Instruction for the entries that follow: retype exactly the lines from the line with "cell families (layout" to the line with "Timing Repair Buffer,328,3210,56.5", both included, and omit all others.

Collected data
========

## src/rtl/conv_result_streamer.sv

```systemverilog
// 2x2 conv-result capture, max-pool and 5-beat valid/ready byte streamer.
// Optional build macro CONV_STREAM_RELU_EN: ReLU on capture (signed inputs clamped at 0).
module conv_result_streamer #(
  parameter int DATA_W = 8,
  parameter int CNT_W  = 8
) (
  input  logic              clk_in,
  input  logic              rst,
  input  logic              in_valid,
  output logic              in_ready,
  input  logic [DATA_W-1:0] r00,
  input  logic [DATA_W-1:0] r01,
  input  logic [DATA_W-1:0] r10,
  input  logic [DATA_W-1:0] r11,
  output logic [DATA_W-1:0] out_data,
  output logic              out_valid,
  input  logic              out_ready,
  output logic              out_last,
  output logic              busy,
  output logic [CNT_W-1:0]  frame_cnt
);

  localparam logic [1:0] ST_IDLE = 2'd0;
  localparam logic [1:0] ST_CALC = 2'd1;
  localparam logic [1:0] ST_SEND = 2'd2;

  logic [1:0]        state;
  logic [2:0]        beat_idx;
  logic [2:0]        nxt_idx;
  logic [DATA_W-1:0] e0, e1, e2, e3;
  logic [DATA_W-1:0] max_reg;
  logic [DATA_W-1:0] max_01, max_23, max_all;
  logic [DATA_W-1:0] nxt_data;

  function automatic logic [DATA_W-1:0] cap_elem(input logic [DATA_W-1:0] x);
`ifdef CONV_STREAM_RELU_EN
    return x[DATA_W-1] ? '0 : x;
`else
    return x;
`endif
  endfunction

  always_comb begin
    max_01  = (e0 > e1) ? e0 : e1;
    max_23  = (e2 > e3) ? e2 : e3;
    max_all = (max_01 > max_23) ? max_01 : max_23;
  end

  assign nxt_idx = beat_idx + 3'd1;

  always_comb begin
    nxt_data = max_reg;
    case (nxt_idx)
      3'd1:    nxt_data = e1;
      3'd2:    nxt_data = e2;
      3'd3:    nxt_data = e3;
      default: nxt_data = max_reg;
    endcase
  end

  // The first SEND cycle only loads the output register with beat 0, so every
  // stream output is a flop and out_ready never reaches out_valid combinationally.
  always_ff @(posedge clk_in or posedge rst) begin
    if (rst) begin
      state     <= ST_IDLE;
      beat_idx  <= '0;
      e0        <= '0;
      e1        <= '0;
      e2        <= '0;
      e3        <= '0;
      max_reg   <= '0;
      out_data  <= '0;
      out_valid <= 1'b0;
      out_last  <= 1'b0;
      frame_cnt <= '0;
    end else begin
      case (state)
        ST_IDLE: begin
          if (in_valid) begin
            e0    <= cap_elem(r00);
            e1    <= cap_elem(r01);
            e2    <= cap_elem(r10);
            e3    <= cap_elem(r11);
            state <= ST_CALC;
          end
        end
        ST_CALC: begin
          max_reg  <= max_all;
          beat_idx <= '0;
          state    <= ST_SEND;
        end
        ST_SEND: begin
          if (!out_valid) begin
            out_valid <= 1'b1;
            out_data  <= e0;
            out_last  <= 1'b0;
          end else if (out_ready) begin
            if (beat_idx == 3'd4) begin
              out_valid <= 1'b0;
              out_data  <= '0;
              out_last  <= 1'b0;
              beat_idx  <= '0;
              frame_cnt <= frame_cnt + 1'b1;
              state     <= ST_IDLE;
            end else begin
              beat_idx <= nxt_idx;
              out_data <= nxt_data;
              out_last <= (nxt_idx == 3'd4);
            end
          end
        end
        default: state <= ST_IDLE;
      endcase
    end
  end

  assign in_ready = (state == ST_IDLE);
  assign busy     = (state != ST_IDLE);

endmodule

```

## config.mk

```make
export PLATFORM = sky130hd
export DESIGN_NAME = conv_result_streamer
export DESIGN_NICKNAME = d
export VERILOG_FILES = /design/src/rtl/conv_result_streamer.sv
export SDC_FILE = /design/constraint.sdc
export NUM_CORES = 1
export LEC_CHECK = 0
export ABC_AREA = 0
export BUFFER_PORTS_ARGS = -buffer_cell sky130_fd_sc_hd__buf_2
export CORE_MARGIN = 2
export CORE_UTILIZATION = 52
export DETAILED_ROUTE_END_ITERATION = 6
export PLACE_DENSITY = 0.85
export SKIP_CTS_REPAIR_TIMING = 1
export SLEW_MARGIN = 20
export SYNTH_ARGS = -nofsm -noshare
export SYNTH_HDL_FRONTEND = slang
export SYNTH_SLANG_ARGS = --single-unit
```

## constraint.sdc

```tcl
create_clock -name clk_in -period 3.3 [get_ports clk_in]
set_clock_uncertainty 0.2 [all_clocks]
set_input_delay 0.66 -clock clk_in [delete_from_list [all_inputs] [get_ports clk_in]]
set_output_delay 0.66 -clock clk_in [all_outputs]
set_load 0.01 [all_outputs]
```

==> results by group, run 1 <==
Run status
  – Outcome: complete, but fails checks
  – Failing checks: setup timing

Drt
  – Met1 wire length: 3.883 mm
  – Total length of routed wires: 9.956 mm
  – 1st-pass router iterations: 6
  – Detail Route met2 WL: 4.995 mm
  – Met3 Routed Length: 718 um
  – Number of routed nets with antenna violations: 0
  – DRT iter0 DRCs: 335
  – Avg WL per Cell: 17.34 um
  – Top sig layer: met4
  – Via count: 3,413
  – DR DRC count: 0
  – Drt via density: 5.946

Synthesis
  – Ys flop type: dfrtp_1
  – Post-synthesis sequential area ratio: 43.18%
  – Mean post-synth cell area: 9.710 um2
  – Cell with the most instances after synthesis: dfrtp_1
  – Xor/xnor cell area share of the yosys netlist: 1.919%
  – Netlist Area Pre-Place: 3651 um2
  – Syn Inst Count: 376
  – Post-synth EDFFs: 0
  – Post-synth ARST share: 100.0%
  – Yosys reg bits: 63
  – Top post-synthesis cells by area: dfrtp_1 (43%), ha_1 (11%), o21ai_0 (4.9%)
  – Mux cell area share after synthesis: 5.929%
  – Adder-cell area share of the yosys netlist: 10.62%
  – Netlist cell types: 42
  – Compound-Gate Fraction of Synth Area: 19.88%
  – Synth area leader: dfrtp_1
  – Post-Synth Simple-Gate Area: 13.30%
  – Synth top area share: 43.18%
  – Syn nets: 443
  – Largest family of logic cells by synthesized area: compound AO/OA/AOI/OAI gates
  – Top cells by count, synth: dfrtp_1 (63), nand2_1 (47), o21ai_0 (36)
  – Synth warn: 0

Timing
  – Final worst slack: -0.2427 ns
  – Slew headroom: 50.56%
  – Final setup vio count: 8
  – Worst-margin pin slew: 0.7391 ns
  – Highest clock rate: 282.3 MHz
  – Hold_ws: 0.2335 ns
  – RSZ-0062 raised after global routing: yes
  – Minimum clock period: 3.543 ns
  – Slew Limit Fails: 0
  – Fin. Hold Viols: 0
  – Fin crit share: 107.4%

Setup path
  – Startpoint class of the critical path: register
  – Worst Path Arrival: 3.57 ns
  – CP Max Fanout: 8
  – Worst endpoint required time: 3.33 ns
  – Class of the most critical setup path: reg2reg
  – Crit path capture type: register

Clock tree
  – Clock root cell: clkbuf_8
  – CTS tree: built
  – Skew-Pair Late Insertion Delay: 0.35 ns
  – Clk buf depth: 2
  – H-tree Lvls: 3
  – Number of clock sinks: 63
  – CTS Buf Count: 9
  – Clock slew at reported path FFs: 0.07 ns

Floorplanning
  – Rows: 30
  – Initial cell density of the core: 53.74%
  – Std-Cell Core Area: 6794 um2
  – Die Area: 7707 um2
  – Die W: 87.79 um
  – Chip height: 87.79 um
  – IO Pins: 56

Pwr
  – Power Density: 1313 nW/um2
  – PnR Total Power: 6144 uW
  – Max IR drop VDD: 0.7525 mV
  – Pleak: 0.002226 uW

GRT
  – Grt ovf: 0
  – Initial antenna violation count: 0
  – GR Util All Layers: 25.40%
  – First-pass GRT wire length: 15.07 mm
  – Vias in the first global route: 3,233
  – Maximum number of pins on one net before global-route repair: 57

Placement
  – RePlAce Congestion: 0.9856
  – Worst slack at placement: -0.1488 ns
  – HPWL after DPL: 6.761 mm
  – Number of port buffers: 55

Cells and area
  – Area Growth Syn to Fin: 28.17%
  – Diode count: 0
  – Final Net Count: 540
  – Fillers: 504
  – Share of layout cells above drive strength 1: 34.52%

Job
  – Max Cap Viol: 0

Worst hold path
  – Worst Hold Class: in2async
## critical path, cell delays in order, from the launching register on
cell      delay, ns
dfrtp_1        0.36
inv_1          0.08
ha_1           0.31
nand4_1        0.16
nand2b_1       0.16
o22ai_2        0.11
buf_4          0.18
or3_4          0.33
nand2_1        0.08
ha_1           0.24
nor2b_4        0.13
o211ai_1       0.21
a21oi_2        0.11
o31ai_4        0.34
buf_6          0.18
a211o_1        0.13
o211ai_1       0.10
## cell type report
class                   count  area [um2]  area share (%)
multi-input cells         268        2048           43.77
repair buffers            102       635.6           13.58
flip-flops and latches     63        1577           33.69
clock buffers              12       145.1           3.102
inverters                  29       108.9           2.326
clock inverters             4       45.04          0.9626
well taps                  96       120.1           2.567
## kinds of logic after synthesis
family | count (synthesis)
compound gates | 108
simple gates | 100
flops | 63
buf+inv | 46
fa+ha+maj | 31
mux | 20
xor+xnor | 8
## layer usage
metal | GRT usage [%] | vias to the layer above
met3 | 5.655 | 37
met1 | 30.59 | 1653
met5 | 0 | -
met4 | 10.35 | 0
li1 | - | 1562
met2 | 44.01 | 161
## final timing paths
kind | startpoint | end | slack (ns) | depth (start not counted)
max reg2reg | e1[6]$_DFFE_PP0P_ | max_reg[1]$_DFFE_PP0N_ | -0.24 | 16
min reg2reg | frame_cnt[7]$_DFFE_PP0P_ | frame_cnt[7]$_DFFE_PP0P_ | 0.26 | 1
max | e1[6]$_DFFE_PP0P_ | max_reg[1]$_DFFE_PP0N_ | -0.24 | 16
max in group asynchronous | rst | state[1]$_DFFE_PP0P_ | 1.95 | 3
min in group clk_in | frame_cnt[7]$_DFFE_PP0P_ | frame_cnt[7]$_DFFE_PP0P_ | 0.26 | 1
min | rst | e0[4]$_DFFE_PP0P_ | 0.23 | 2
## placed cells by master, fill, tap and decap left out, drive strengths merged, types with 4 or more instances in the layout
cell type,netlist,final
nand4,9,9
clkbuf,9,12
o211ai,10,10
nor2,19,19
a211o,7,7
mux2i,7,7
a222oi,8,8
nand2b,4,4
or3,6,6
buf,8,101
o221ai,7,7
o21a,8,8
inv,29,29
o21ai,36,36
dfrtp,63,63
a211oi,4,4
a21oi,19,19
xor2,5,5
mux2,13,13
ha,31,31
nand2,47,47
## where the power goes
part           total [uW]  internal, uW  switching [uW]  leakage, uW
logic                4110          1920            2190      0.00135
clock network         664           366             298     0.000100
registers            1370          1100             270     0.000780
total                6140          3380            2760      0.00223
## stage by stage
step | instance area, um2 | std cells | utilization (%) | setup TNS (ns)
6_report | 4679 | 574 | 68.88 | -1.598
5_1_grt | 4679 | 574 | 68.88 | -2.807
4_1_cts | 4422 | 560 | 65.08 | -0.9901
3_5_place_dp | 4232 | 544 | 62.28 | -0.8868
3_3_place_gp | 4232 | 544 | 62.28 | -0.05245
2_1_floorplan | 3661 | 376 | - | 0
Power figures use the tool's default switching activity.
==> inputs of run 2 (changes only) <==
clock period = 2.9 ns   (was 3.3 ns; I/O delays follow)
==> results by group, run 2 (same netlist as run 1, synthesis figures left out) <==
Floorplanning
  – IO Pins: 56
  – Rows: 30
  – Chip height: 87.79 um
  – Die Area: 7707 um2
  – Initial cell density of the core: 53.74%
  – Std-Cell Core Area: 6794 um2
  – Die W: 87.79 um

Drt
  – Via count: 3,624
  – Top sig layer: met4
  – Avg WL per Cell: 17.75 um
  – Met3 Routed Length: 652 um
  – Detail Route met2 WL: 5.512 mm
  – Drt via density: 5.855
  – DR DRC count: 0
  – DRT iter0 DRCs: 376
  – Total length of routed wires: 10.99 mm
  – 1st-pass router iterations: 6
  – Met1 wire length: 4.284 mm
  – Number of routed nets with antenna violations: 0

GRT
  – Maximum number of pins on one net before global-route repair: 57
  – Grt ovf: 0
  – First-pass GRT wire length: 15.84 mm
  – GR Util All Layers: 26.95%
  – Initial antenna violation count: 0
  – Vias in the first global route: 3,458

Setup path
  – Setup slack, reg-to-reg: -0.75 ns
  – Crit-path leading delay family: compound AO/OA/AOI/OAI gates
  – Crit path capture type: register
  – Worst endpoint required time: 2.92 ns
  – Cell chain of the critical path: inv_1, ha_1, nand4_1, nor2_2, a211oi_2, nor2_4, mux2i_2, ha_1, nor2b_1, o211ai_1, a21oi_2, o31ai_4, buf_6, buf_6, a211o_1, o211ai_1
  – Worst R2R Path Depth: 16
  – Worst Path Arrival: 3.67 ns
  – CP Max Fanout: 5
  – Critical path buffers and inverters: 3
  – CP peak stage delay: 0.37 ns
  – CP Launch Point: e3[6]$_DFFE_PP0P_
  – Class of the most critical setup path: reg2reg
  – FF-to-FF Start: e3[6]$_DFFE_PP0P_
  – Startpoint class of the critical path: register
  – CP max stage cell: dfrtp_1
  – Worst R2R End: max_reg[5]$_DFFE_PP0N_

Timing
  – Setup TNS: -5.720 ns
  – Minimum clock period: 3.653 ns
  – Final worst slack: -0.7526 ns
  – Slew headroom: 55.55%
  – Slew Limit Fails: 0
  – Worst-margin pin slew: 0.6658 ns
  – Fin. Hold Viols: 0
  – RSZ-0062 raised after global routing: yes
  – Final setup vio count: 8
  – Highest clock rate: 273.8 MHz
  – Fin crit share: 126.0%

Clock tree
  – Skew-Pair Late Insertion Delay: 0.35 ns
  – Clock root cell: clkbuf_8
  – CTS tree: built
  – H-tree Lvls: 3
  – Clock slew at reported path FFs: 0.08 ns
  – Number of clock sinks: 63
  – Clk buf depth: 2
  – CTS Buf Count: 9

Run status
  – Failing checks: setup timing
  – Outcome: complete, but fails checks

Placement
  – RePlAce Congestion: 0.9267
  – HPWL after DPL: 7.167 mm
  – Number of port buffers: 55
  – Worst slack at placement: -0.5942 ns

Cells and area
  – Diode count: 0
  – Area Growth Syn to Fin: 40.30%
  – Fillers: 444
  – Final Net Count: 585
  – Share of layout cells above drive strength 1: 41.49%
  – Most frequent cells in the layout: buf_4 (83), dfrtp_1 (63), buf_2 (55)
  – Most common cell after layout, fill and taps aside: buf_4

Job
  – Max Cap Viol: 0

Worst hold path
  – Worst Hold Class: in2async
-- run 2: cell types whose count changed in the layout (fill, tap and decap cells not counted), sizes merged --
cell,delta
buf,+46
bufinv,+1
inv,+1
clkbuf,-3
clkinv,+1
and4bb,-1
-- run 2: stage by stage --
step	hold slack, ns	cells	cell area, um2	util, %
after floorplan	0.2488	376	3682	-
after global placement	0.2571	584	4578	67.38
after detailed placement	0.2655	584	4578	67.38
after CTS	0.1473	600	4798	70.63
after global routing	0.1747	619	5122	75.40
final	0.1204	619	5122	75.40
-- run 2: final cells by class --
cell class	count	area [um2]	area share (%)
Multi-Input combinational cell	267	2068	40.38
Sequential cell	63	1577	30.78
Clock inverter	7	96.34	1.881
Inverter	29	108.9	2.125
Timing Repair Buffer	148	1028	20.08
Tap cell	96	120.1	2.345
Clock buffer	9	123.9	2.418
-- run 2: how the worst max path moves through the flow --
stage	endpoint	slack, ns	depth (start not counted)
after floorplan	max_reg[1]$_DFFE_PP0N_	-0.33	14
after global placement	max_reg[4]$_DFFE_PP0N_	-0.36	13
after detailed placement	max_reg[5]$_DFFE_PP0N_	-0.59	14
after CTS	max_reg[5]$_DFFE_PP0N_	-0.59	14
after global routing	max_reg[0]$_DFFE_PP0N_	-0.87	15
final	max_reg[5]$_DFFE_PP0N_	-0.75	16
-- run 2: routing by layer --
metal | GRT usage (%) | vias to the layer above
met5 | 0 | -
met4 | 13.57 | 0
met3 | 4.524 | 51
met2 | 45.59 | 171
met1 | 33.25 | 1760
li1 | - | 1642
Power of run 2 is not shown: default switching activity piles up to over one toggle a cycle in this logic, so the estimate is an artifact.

========

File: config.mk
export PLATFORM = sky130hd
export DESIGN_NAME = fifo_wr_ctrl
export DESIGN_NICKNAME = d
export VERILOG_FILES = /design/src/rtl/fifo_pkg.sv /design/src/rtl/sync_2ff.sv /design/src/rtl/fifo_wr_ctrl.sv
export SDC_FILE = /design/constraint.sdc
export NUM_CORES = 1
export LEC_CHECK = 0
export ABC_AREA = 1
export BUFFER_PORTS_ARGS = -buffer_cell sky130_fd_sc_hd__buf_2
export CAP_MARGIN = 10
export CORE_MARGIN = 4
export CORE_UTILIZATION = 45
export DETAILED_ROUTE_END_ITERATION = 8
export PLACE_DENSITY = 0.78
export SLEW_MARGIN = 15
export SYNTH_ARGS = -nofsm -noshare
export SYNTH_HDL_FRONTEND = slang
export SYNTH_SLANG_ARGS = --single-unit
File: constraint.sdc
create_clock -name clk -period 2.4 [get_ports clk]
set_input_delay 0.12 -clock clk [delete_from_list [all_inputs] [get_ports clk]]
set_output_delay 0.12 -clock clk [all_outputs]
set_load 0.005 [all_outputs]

========

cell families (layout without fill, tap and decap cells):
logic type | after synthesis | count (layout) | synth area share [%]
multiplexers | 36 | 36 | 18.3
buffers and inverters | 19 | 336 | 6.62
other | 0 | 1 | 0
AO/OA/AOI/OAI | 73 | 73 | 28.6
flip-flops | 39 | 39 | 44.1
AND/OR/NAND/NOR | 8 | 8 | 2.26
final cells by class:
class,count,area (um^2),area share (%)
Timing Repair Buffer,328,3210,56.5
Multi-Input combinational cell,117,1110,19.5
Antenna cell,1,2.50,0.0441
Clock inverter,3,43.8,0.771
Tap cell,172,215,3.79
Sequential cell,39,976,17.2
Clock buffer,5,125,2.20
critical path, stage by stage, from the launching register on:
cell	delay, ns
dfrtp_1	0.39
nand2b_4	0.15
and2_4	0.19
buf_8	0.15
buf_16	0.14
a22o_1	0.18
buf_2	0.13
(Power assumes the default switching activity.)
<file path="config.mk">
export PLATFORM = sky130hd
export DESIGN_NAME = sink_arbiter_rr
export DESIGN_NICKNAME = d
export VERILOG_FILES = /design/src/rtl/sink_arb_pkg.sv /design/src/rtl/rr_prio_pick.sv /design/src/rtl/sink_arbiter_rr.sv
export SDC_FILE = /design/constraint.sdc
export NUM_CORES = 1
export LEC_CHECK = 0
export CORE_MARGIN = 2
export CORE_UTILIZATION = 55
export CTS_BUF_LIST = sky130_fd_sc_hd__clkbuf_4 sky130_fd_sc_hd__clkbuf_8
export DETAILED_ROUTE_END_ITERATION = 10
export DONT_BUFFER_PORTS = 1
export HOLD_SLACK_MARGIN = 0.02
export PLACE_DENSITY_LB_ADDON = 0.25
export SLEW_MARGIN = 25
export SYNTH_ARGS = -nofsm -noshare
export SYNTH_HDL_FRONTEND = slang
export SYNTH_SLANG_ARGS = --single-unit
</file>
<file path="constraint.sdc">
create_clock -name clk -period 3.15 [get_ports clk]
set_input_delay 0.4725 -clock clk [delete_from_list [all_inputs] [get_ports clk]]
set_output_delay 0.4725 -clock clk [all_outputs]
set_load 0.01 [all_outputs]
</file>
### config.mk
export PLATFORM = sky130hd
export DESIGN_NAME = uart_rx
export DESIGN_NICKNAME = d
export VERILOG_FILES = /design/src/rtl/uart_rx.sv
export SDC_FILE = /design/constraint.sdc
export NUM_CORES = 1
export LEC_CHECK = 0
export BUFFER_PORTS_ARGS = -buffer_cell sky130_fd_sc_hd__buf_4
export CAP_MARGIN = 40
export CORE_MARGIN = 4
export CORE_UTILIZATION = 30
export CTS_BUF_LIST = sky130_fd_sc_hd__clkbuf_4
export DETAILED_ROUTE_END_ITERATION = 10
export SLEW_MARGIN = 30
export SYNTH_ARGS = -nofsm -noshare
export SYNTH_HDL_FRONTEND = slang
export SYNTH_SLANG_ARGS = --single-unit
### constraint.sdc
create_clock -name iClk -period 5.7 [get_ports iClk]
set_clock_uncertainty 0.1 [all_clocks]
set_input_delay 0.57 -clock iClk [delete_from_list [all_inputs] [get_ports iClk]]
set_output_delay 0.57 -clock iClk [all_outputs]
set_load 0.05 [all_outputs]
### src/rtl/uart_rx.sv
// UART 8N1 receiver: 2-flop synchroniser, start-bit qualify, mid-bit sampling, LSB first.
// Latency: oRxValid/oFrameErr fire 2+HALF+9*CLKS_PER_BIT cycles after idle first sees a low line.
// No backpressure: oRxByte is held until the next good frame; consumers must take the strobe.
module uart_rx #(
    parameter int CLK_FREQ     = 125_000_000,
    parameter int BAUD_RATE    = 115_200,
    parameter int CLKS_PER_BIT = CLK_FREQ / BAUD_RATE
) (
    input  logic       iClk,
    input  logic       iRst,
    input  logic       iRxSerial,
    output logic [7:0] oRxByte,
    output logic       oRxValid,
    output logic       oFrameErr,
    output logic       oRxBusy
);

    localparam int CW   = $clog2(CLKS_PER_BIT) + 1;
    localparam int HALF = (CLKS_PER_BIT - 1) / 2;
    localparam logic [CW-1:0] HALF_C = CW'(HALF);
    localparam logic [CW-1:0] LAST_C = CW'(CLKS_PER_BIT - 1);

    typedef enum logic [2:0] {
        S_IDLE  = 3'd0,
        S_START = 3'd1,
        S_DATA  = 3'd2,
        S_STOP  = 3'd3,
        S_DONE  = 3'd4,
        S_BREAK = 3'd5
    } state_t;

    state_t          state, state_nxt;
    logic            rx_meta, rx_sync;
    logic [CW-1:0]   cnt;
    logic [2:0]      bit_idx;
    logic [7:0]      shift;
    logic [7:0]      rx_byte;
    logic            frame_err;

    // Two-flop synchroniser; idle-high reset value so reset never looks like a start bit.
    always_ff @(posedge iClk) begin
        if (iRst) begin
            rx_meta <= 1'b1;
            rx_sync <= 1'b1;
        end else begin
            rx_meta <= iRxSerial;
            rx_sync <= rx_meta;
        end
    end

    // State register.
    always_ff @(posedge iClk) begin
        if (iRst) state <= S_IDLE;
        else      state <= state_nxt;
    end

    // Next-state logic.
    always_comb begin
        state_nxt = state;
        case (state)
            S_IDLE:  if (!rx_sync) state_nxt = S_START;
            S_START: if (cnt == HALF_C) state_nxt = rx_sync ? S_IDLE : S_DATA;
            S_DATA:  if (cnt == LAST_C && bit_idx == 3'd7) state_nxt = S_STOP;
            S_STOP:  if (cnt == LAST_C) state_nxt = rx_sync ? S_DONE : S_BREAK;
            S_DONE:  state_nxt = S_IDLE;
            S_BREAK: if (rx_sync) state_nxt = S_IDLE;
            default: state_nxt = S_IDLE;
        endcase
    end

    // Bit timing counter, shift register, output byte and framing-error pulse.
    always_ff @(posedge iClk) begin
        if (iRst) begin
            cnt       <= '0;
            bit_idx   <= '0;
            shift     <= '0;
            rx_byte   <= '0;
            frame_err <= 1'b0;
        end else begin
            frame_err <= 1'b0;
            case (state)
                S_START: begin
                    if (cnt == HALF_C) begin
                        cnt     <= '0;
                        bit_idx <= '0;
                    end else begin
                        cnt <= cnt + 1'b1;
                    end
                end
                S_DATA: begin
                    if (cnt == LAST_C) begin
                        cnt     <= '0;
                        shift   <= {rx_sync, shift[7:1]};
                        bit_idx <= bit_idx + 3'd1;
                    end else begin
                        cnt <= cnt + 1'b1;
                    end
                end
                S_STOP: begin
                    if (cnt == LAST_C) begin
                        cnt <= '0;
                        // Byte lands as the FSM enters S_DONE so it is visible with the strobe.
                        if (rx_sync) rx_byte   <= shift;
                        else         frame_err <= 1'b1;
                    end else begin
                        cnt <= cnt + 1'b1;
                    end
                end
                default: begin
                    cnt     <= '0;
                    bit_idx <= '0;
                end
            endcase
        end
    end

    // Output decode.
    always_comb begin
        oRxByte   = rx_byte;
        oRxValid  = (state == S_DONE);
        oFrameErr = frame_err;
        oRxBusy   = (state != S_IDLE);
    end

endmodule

========

**Your response:**
cell families (layout without fill, tap and decap cells):
logic type | after synthesis | count (layout) | synth area share [%]
multiplexers | 36 | 36 | 18.3
buffers and inverters | 19 | 336 | 6.62
other | 0 | 1 | 0
AO/OA/AOI/OAI | 73 | 73 | 28.6
flip-flops | 39 | 39 | 44.1
AND/OR/NAND/NOR | 8 | 8 | 2.26
final cells by class:
class,count,area (um^2),area share (%)
Timing Repair Buffer,328,3210,56.5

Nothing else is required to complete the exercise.